LifeFlight utilizes three modes of transport: helicopter, airplane, and ground ambulance. In each, the standard of care is the same. Each mode has its own advantages and limitations based on the situation and providing safe, reliable care is the core of LifeFlight’s mission.
When LifeFlight aircraft cannot fly because of weather or maintenance needs, our crews must get to the patient by ground.
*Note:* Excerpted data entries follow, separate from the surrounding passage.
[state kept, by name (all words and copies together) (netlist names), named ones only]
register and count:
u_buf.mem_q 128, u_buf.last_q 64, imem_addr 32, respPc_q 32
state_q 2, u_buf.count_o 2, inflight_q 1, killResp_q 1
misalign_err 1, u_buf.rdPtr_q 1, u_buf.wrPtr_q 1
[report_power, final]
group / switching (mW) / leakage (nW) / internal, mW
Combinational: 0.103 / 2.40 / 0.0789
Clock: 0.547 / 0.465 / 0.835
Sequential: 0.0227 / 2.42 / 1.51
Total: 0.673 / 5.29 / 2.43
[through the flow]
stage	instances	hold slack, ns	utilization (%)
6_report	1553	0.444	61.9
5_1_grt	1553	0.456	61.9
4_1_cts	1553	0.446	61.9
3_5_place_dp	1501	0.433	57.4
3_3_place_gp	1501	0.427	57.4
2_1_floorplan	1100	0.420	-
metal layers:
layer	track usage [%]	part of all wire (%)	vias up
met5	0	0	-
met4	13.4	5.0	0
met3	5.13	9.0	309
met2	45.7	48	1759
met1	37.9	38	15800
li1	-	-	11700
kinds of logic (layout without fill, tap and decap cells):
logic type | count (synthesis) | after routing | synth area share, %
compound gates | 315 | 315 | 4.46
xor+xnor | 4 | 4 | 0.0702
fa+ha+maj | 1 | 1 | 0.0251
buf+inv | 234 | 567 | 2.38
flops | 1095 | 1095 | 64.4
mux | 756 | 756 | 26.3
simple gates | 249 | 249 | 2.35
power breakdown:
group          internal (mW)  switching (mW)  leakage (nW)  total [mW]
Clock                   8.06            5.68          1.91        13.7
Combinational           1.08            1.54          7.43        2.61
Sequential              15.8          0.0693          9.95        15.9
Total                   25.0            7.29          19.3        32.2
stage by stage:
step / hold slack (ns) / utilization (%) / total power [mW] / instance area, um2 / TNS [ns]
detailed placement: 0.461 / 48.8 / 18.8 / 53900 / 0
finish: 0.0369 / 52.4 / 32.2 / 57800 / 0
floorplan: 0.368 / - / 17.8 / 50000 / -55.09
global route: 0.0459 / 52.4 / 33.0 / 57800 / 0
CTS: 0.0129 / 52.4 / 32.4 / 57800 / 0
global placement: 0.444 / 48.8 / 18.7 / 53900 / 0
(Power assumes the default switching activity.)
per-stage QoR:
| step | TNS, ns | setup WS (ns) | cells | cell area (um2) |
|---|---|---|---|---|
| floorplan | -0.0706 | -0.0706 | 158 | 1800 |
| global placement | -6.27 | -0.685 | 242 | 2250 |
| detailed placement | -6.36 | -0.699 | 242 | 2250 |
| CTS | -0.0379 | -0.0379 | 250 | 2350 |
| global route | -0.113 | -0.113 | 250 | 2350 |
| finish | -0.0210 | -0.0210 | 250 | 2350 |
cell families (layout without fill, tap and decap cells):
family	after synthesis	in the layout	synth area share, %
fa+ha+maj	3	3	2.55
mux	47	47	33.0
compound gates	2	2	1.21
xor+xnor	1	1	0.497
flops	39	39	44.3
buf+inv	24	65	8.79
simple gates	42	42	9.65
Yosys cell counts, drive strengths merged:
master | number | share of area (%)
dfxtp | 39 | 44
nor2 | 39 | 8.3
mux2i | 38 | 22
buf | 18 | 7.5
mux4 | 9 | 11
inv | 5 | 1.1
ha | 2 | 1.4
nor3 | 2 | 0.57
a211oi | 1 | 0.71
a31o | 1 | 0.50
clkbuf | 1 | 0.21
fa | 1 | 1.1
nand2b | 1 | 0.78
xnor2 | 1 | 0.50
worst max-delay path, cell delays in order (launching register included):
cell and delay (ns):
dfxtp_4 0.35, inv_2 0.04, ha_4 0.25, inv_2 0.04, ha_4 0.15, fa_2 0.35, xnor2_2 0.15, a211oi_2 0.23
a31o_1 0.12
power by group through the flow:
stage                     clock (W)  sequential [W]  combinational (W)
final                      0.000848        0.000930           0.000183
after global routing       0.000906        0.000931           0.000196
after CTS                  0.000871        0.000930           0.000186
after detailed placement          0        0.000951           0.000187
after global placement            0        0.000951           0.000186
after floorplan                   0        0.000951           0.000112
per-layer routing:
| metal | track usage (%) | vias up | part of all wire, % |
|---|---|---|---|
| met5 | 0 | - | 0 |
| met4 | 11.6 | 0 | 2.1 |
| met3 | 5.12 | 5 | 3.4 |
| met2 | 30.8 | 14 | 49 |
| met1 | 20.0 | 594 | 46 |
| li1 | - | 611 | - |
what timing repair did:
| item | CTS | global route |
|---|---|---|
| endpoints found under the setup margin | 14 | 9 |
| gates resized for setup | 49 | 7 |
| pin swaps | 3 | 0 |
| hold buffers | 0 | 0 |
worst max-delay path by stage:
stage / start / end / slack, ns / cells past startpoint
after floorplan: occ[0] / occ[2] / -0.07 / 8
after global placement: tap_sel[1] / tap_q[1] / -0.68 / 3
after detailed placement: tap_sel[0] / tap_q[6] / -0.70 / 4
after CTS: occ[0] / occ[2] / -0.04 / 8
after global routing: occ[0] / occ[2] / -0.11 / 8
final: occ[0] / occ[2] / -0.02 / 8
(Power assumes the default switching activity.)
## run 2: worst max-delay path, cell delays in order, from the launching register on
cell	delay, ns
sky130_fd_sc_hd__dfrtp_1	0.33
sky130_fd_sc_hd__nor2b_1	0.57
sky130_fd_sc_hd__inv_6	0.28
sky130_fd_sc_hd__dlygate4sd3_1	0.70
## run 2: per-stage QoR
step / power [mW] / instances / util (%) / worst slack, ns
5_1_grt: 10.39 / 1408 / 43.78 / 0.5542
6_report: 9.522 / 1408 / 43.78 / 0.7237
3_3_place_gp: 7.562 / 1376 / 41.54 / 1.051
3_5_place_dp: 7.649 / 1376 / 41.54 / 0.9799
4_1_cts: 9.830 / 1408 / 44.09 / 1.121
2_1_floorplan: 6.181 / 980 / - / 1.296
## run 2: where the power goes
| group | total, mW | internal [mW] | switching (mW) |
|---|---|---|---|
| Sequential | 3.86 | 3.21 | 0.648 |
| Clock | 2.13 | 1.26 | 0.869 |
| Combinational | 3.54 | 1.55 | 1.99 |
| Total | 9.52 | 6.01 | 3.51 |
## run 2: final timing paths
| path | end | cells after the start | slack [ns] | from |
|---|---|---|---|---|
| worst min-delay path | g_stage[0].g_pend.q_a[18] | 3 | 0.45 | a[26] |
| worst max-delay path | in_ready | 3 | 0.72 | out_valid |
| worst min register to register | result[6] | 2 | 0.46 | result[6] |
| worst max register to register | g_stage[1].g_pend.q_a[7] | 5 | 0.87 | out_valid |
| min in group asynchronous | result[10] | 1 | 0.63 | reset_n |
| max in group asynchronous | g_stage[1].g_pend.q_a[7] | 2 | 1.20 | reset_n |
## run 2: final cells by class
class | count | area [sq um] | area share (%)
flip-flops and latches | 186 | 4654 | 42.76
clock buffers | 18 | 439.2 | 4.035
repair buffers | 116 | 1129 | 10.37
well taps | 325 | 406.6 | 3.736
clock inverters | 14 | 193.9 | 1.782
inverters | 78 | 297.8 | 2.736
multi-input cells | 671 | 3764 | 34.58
### src/rtl/alu_ctrl_pkg.sv
// Shared ALU control definitions: sequencer state encoding, frame opcodes and
// ALU function codes used by the sequencer, the ALU and the bench.
package alu_ctrl_pkg;

    typedef enum logic [2:0] {
        StIdle,
        StGetA,
        StGetB,
        StGetFun,
        StIssue,
        StWait,
        StSend
    } seq_state_e;

    localparam logic [7:0] OpcFull = 8'hCC;
    localparam logic [7:0] OpcFun  = 8'hDD;

    localparam logic [3:0] FunAdd = 4'b0000;
    localparam logic [3:0] FunSub = 4'b0001;
    localparam logic [3:0] FunAnd = 4'b0010;
    localparam logic [3:0] FunOr  = 4'b0011;
    localparam logic [3:0] FunXor = 4'b0100;
    localparam logic [3:0] FunNot = 4'b0101;
    localparam logic [3:0] FunShr = 4'b1101;
    localparam logic [3:0] FunShl = 4'b1110;
    // The ALU never raises valid for this code; the sequencer times out.
    localparam logic [3:0] FunNop = 4'b1111;

endpackage

### src/rtl/alu_cmd_timeout.sv
// WAIT-state cycle counter with terminal-count detect for the ALU sequencer.
module alu_cmd_timeout #(
    parameter int unsigned WAIT_MAX = 2
) (
    input  logic CLK,
    input  logic RST,
    input  logic clr,
    input  logic en,
    output logic expired
);

    localparam int unsigned CntW = (WAIT_MAX > 1) ? $clog2(WAIT_MAX) : 1;

    logic [CntW-1:0] cnt_q;

    assign expired = (cnt_q == CntW'(WAIT_MAX - 1));

    always_ff @(posedge CLK) begin
        if (RST || clr) begin
            cnt_q <= '0;
        end else if (en && !expired) begin
            cnt_q <= cnt_q + 1'b1;
        end
    end

endmodule

### src/rtl/alu_cmd_sequencer.sv
// Byte-stream command sequencer: parses ALU frames, pulses ALU_EN once per
// well-formed frame and returns the result (or a timeout) over a TX handshake.
module alu_cmd_sequencer
    import alu_ctrl_pkg::*;
#(
    parameter int unsigned              DATA_WIDTH = 8,
    parameter int unsigned              FUN_WIDTH  = 4,
    parameter int unsigned              WAIT_MAX   = 2,
    parameter logic [DATA_WIDTH-1:0]    CMD_FULL   = DATA_WIDTH'(OpcFull),
    parameter logic [DATA_WIDTH-1:0]    CMD_FUN    = DATA_WIDTH'(OpcFun)
) (
    input  logic                  CLK,
    input  logic                  RST,
    input  logic [DATA_WIDTH-1:0] RX_DATA,
    input  logic                  RX_VALID,
    output logic                  RX_READY,
    output logic [DATA_WIDTH-1:0] ALU_A,
    output logic [DATA_WIDTH-1:0] ALU_B,
    output logic [FUN_WIDTH-1:0]  ALU_FUN,
    output logic                  ALU_EN,
    input  logic [DATA_WIDTH-1:0] ALU_OUT,
    input  logic                  ALU_OUT_VALID,
    output logic [DATA_WIDTH-1:0] TX_DATA,
    output logic                  TX_ERR,
    output logic                  TX_VALID,
    input  logic                  TX_READY,
    output logic                  FRAME_ERR,
    output logic                  BUSY
);

    seq_state_e            state_q;
    logic [DATA_WIDTH-1:0] a_q, b_q, tx_data_q;
    logic [FUN_WIDTH-1:0]  fun_q;
    logic                  alu_en_q, tx_err_q, tx_valid_q, frame_err_q;
    logic                  rx_fire, tmo_expired;

    always_comb begin
        RX_READY = 1'b0;
        unique case (state_q)
            StIdle, StGetA, StGetB, StGetFun: RX_READY = 1'b1;
            default:                          RX_READY = 1'b0;
        endcase
    end

    assign BUSY    = (state_q != StIdle);
    assign rx_fire = RX_VALID && RX_READY;

    alu_cmd_timeout #(
        .WAIT_MAX (WAIT_MAX)
    ) u_timeout (
        .CLK     (CLK),
        .RST     (RST),
        .clr     (state_q == StIssue),
        .en      (state_q == StWait),
        .expired (tmo_expired)
    );

    always_ff @(posedge CLK) begin
        if (RST) begin
            state_q     <= StIdle;
            a_q         <= '0;
            b_q         <= '0;
            fun_q       <= '0;
            tx_data_q   <= '0;
            tx_err_q    <= 1'b0;
            tx_valid_q  <= 1'b0;
            alu_en_q    <= 1'b0;
            frame_err_q <= 1'b0;
        end else begin
            alu_en_q    <= 1'b0;
            frame_err_q <= 1'b0;
            unique case (state_q)
                StIdle: begin
                    if (rx_fire) begin
                        if (RX_DATA == CMD_FULL) begin
                            state_q <= StGetA;
                        end else if (RX_DATA == CMD_FUN) begin
                            state_q <= StGetFun;
                        end else begin
                            frame_err_q <= 1'b1;
                        end
                    end
                end
                StGetA: begin
                    if (rx_fire) begin
                        a_q     <= RX_DATA;
                        state_q <= StGetB;
                    end
                end
                StGetB: begin
                    if (rx_fire) begin
                        b_q     <= RX_DATA;
                        state_q <= StGetFun;
                    end
                end
                StGetFun: begin
                    if (rx_fire) begin
                        fun_q    <= RX_DATA[FUN_WIDTH-1:0];
                        alu_en_q <= 1'b1;  // registered so it is high exactly during ISSUE
                        state_q  <= StIssue;
                    end
                end
                StIssue: begin
                    state_q <= StWait;
                end
                StWait: begin
                    if (ALU_OUT_VALID) begin
                        tx_data_q  <= ALU_OUT;
                        tx_err_q   <= 1'b0;
                        tx_valid_q <= 1'b1;
                        state_q    <= StSend;
                    end else if (tmo_expired) begin
                        tx_data_q  <= '0;
                        tx_err_q   <= 1'b1;
                        tx_valid_q <= 1'b1;
                        state_q    <= StSend;
                    end
                end
                StSend: begin
                    if (TX_READY) begin
                        tx_valid_q <= 1'b0;
                        state_q    <= StIdle;
                    end
                end
                default: begin
                    state_q <= StIdle;
                end
            endcase
        end
    end

    assign ALU_A     = a_q;
    assign ALU_B     = b_q;
    assign ALU_FUN   = fun_q;
    assign ALU_EN    = alu_en_q;
    assign TX_DATA   = tx_data_q;
    assign TX_ERR    = tx_err_q;
    assign TX_VALID  = tx_valid_q;
    assign FRAME_ERR = frame_err_q;

endmodule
Additionally, not all LifeFlight patients need the speed of an aircraft. Many patients in Maine can be transported only by LifeFlight because they need to maintain the same ICU-level of care during transport, but their condition is less affected by out-of-hospital time. For these patients, moving by LifeFlight ambulance may be the best option. It provides safe and reliable transport from one medical facility to another, while keeping the LifeFlight aircraft in service for other patients in Maine for whom out-of-hospital time is critical.
Approximately 26% of LifeFlight missions are completed in a ground ambulance.
For years, LifeFlight partnered with municipal and private ambulance services to provide ground response: LifeFlight medical teams traveled with a patient in a partner agency’s ambulance. In Fall 2023, LifeFlight launched its Critical Care Ground Transport Program with its own ground ambulances, allowing LifeFlight crews to respond to calls for help more quickly, and keeping partner agency’s ambulances in service to continue serving their local community.
LifeFlight provides the same ICU-level critical care for patients in its ground ambulances as it does in its aircraft. LifeFlight crews typically transport patients by ground when:
- Weather precludes safe flight operation
- Additional transport resources are needed
- The aircraft are busy with other patients
- The safest clinical option is to move the patient by ground
LifeFlight transports around 600 patients per year by ground, including a partnership with the Rosen Neonatal Care Unit Teams at Northern Light EMMC.






The LifeFlight teams work seamlessly across all vehicle types.
Each LifeFlight vehicle is configured to support critical patients including:
- Advanced ventilators
- Invasive cardiac and neuro-monitoring
- Multiple infusion pumps
- Laboratory
- Ultrasound
- An ICU pharmacy
- Blood and plasma product
- Advanced resuscitation and trauma care
The vehicles can be reconfigured with specialized newborn transport isolettes, intra-aortic and ventricular assist devices, tandem hearts, and ECMO (extracorporeal membrane oxygenation) for patients needing cardiopulmonary bypass.